WHAT IS EXPECTED
Once the line containing "export SYNTH_SLANG_ARGS = --single-unit" is found in the records below, return it and each following line exactly, up to and including the line containing "impl_results.md, run 2", and nothing else.
++++ MATERIAL PROVIDED
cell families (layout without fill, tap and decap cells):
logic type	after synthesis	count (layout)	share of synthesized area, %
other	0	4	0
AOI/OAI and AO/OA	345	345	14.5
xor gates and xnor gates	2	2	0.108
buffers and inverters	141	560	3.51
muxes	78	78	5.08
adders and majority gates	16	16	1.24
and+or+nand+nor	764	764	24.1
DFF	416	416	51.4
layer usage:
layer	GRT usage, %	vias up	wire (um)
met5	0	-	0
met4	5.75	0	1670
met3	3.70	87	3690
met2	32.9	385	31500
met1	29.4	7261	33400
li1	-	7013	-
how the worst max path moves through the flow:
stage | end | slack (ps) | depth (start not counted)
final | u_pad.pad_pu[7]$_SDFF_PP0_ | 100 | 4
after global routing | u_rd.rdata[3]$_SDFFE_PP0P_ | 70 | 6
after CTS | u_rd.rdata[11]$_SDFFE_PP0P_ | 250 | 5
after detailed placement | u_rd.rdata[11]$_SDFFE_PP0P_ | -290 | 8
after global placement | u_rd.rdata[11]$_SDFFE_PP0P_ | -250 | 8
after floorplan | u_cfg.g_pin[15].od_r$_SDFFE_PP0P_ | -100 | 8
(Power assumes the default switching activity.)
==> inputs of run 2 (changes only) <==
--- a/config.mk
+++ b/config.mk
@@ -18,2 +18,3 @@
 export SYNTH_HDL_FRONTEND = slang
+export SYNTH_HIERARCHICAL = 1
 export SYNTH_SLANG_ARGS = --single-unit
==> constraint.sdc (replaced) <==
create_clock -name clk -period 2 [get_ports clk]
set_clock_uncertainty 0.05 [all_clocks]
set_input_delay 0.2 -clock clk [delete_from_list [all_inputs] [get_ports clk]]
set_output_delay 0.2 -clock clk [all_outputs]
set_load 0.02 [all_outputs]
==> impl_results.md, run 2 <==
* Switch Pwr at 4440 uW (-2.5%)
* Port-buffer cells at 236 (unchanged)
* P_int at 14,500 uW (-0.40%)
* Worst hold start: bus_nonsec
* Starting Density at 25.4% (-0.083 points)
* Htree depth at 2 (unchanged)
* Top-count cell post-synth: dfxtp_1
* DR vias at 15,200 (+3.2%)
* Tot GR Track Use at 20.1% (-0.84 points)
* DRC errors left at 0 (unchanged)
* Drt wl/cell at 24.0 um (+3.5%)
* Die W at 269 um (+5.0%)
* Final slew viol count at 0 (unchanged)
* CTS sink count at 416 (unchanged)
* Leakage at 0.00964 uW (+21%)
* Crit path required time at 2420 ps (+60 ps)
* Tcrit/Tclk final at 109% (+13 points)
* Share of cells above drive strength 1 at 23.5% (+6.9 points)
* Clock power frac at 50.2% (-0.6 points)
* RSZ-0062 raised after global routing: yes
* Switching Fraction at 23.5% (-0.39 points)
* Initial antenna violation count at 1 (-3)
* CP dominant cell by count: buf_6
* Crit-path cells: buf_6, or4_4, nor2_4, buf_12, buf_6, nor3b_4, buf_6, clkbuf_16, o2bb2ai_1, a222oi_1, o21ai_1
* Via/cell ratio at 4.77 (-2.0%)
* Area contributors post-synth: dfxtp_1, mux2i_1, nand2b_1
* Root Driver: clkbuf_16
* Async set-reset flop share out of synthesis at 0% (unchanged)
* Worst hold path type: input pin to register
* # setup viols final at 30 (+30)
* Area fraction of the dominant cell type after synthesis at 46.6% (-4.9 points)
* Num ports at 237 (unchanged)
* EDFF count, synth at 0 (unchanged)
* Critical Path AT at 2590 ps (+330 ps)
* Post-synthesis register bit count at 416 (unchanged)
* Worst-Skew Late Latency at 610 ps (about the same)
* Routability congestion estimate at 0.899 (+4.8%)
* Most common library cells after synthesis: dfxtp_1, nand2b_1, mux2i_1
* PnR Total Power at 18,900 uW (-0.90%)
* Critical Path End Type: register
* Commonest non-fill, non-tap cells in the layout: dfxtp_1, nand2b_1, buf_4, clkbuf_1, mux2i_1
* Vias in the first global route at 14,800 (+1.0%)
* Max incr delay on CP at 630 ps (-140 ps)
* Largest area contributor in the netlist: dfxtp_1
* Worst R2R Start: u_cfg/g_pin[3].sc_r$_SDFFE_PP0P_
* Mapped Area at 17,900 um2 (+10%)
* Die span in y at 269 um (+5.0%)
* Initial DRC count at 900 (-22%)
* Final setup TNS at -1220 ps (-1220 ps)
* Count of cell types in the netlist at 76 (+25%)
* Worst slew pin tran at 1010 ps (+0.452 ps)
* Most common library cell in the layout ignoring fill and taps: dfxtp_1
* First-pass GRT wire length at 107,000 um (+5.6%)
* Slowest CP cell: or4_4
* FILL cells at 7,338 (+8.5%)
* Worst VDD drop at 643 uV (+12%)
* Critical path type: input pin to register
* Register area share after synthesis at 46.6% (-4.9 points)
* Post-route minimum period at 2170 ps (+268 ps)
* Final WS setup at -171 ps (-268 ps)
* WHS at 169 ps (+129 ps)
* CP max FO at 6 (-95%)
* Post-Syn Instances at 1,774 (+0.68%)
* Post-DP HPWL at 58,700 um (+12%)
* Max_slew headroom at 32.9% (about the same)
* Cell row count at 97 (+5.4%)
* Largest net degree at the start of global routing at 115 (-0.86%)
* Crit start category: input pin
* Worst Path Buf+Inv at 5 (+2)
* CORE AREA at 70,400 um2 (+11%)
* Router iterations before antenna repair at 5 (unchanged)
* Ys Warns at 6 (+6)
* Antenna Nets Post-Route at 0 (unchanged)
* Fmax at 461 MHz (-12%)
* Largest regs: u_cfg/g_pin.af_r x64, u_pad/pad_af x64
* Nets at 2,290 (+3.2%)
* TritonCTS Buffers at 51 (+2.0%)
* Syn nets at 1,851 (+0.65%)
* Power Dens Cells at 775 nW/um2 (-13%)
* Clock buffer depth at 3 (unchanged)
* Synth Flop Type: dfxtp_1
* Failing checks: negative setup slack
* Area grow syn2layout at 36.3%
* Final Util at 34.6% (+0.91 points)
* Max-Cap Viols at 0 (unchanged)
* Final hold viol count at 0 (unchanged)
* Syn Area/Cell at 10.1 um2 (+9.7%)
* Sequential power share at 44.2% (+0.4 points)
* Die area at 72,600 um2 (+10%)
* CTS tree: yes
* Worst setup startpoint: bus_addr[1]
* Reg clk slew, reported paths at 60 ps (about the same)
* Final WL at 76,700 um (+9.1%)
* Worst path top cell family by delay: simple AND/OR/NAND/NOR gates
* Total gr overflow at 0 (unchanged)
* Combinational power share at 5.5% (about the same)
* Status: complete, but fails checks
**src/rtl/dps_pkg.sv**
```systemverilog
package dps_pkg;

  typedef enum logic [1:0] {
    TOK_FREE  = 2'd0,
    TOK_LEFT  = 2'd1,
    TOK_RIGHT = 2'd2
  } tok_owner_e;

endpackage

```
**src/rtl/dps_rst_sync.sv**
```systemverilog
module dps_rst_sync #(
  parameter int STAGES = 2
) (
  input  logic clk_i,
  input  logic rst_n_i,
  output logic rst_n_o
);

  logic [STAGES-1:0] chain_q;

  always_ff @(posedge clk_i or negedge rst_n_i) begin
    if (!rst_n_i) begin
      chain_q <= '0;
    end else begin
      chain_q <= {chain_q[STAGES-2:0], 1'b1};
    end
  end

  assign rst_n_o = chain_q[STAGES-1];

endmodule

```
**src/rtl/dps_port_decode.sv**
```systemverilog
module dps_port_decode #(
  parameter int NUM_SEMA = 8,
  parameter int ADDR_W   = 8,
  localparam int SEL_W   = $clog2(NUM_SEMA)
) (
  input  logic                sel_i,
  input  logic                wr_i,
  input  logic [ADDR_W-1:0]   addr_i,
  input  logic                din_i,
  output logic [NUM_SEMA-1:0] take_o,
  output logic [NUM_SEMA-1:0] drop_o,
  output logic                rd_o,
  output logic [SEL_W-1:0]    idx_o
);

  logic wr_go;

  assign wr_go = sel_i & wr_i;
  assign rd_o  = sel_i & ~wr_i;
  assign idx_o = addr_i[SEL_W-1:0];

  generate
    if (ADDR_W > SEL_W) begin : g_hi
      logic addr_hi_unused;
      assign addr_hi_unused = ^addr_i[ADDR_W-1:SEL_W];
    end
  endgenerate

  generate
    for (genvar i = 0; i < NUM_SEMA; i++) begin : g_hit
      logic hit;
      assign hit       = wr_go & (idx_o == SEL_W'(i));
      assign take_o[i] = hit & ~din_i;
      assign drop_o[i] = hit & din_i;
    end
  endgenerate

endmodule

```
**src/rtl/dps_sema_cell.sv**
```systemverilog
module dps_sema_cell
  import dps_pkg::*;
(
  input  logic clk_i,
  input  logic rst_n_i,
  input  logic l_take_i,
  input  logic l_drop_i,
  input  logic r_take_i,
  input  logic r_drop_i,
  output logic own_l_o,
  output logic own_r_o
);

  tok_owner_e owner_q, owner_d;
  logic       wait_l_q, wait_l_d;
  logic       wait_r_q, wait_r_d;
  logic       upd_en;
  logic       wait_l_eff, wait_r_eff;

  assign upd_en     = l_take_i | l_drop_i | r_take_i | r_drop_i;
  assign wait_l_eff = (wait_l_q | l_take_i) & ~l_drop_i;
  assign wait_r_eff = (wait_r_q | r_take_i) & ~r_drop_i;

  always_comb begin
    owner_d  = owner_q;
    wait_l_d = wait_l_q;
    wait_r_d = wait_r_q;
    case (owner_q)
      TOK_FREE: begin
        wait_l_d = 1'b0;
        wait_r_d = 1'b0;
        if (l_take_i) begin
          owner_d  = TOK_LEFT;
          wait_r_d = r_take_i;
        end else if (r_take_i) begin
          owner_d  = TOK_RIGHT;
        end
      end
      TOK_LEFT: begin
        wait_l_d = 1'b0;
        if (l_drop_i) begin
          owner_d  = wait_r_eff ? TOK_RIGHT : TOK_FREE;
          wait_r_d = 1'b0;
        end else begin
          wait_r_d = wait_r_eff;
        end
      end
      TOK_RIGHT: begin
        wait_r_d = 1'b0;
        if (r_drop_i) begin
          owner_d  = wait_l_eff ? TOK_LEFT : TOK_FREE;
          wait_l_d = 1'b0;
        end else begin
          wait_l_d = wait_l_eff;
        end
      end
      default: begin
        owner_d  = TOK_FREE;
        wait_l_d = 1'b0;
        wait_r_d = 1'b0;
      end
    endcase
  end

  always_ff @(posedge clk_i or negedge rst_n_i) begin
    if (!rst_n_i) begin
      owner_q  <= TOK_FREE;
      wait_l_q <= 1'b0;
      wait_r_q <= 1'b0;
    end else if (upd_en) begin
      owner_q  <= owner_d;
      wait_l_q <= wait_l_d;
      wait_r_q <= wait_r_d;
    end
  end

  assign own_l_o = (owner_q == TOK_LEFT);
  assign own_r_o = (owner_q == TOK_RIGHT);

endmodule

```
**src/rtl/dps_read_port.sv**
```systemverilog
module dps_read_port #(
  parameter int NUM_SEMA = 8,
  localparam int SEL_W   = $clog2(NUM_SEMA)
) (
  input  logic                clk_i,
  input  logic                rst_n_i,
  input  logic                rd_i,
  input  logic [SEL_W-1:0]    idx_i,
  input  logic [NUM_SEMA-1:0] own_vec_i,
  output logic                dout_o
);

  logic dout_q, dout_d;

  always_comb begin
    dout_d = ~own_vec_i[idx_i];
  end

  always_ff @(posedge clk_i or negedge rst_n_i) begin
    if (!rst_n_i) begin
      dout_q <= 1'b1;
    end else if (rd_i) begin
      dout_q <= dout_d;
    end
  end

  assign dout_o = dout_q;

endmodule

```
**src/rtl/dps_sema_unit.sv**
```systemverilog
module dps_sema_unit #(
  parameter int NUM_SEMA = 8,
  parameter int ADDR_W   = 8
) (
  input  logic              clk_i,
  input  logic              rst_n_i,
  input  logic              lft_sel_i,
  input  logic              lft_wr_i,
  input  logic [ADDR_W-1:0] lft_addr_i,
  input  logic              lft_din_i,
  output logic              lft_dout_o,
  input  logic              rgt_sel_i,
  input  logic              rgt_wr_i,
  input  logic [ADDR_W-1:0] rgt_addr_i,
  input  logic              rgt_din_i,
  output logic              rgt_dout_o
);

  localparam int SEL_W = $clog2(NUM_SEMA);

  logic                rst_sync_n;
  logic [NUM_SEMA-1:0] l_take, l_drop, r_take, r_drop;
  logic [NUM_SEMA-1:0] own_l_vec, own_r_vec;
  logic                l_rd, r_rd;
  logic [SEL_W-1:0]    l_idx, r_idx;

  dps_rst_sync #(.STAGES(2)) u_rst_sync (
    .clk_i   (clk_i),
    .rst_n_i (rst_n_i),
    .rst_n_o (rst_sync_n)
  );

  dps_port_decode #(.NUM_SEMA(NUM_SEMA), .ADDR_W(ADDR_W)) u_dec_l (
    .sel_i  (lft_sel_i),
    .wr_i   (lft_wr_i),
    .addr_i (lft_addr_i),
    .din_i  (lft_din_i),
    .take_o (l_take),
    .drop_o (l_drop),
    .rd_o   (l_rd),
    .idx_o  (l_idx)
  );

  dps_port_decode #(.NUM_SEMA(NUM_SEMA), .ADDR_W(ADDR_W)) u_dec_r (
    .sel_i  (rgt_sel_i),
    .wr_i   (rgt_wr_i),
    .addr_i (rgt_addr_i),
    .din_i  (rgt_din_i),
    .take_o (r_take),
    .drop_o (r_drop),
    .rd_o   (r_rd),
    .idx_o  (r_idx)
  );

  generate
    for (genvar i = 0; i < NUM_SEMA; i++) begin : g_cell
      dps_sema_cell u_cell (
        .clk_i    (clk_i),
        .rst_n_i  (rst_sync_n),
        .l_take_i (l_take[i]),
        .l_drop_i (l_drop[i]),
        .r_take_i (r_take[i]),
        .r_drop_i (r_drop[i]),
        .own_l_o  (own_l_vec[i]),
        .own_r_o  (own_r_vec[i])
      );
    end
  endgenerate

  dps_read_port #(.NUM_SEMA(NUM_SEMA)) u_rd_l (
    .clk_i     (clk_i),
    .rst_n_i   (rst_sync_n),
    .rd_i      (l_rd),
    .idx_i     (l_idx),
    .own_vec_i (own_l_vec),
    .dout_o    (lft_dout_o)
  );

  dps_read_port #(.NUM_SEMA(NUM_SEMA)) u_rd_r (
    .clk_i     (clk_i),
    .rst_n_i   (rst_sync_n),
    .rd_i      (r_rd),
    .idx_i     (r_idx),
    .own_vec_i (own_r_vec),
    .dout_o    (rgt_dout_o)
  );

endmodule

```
++++++++
OUTPUT OF THE TASK
 export SYNTH_SLANG_ARGS = --single-unit
==> constraint.sdc (replaced) <==
create_clock -name clk -period 2 [get_ports clk]
set_clock_uncertainty 0.05 [all_clocks]
set_input_delay 0.2 -clock clk [delete_from_list [all_inputs] [get_ports clk]]
set_output_delay 0.2 -clock clk [all_outputs]
set_load 0.02 [all_outputs]
==> impl_results.md, run 2 <==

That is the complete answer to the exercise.